Saved entries:

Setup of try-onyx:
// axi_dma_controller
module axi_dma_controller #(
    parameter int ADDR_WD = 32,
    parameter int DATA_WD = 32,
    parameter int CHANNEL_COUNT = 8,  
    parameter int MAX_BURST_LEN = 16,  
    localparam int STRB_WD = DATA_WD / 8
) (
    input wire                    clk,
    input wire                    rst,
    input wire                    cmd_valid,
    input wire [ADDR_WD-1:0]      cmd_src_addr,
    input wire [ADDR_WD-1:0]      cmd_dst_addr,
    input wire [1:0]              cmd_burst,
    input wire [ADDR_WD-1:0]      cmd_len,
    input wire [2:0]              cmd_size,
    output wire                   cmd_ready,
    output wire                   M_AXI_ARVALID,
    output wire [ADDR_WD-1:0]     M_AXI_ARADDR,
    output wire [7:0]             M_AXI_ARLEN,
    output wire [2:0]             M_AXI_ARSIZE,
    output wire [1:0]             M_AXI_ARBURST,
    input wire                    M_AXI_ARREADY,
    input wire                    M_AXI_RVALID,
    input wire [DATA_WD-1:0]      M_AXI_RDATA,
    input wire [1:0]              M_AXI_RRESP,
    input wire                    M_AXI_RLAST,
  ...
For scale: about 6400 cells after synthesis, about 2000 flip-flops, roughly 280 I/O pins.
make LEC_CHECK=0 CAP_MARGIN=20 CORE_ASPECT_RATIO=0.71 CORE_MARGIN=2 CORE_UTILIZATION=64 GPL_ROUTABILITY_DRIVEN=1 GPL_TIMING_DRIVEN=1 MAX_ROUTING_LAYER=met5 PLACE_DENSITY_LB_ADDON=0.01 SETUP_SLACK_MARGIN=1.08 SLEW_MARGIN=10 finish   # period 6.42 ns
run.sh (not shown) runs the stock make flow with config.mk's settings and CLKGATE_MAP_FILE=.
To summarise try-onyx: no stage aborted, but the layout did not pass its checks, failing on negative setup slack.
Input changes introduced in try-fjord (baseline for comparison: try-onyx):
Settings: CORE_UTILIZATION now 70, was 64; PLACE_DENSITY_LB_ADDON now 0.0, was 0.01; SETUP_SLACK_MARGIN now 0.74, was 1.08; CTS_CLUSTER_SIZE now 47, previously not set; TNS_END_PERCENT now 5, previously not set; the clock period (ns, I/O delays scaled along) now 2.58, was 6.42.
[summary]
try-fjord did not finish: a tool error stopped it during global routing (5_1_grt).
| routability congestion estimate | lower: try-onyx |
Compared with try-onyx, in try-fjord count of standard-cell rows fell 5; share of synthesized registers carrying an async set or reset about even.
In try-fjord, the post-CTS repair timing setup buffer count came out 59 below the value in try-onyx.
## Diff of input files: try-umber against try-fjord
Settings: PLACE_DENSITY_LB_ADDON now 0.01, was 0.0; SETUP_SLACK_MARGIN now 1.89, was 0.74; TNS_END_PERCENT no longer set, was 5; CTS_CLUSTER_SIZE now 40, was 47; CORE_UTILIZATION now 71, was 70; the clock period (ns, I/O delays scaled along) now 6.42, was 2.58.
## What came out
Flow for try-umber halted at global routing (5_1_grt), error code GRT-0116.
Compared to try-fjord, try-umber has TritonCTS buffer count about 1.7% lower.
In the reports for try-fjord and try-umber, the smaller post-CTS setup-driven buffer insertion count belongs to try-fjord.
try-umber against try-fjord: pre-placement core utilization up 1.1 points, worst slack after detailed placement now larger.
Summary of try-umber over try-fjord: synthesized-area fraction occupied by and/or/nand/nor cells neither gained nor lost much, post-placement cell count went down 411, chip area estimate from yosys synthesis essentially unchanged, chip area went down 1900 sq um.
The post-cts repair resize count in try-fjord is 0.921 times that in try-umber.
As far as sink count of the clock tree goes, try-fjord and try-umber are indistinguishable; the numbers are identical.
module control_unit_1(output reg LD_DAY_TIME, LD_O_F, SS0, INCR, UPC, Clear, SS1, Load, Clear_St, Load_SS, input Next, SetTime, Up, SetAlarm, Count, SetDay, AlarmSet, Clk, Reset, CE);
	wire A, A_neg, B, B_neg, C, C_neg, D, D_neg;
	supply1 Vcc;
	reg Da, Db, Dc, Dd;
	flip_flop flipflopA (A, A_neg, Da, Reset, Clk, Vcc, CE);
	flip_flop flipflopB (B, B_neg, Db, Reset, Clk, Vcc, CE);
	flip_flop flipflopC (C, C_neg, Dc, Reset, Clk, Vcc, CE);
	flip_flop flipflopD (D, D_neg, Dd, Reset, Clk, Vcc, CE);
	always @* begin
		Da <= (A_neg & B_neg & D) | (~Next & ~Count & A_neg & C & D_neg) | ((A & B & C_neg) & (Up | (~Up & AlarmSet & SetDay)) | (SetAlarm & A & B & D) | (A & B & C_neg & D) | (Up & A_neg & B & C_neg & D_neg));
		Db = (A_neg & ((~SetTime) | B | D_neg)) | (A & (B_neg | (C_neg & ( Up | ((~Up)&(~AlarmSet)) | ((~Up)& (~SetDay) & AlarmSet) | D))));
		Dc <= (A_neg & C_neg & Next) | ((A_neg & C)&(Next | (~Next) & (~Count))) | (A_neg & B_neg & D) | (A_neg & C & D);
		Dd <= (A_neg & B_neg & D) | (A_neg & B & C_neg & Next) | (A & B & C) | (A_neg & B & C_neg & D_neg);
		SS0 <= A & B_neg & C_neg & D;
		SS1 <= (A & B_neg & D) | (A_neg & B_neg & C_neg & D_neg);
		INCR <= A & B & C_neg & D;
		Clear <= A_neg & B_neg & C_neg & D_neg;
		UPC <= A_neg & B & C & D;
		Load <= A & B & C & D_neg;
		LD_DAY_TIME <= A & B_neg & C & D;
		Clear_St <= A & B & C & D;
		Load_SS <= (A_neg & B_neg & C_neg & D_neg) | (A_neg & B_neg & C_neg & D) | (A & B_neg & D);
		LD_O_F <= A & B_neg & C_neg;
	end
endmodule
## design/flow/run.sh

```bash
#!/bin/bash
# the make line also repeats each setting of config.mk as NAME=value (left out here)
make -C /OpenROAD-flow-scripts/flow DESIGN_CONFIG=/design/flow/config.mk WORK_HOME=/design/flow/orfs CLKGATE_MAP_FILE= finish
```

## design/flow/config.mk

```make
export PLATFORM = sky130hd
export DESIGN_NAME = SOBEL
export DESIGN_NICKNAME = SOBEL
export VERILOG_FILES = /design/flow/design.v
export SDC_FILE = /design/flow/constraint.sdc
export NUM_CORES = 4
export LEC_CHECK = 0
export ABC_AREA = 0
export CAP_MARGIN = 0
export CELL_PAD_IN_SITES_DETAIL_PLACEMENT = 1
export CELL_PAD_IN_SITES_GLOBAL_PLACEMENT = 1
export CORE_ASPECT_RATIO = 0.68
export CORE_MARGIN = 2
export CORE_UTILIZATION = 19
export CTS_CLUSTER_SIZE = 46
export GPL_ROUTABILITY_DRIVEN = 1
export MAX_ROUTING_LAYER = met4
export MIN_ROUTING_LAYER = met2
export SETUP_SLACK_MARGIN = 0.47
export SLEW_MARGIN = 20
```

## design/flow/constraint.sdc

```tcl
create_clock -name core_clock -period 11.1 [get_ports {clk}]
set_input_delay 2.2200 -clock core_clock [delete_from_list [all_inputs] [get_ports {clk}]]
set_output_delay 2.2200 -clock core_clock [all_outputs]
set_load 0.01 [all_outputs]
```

• TASK INSTRUCTIONS
Where the word "with" shows up in a line of the entries above, copy that line.

• TASK SOLUTION
run.sh (not shown) runs the stock make flow with config.mk's settings and CLKGATE_MAP_FILE=.
Compared with try-onyx, in try-fjord count of standard-cell rows fell 5; share of synthesized registers carrying an async set or reset about even.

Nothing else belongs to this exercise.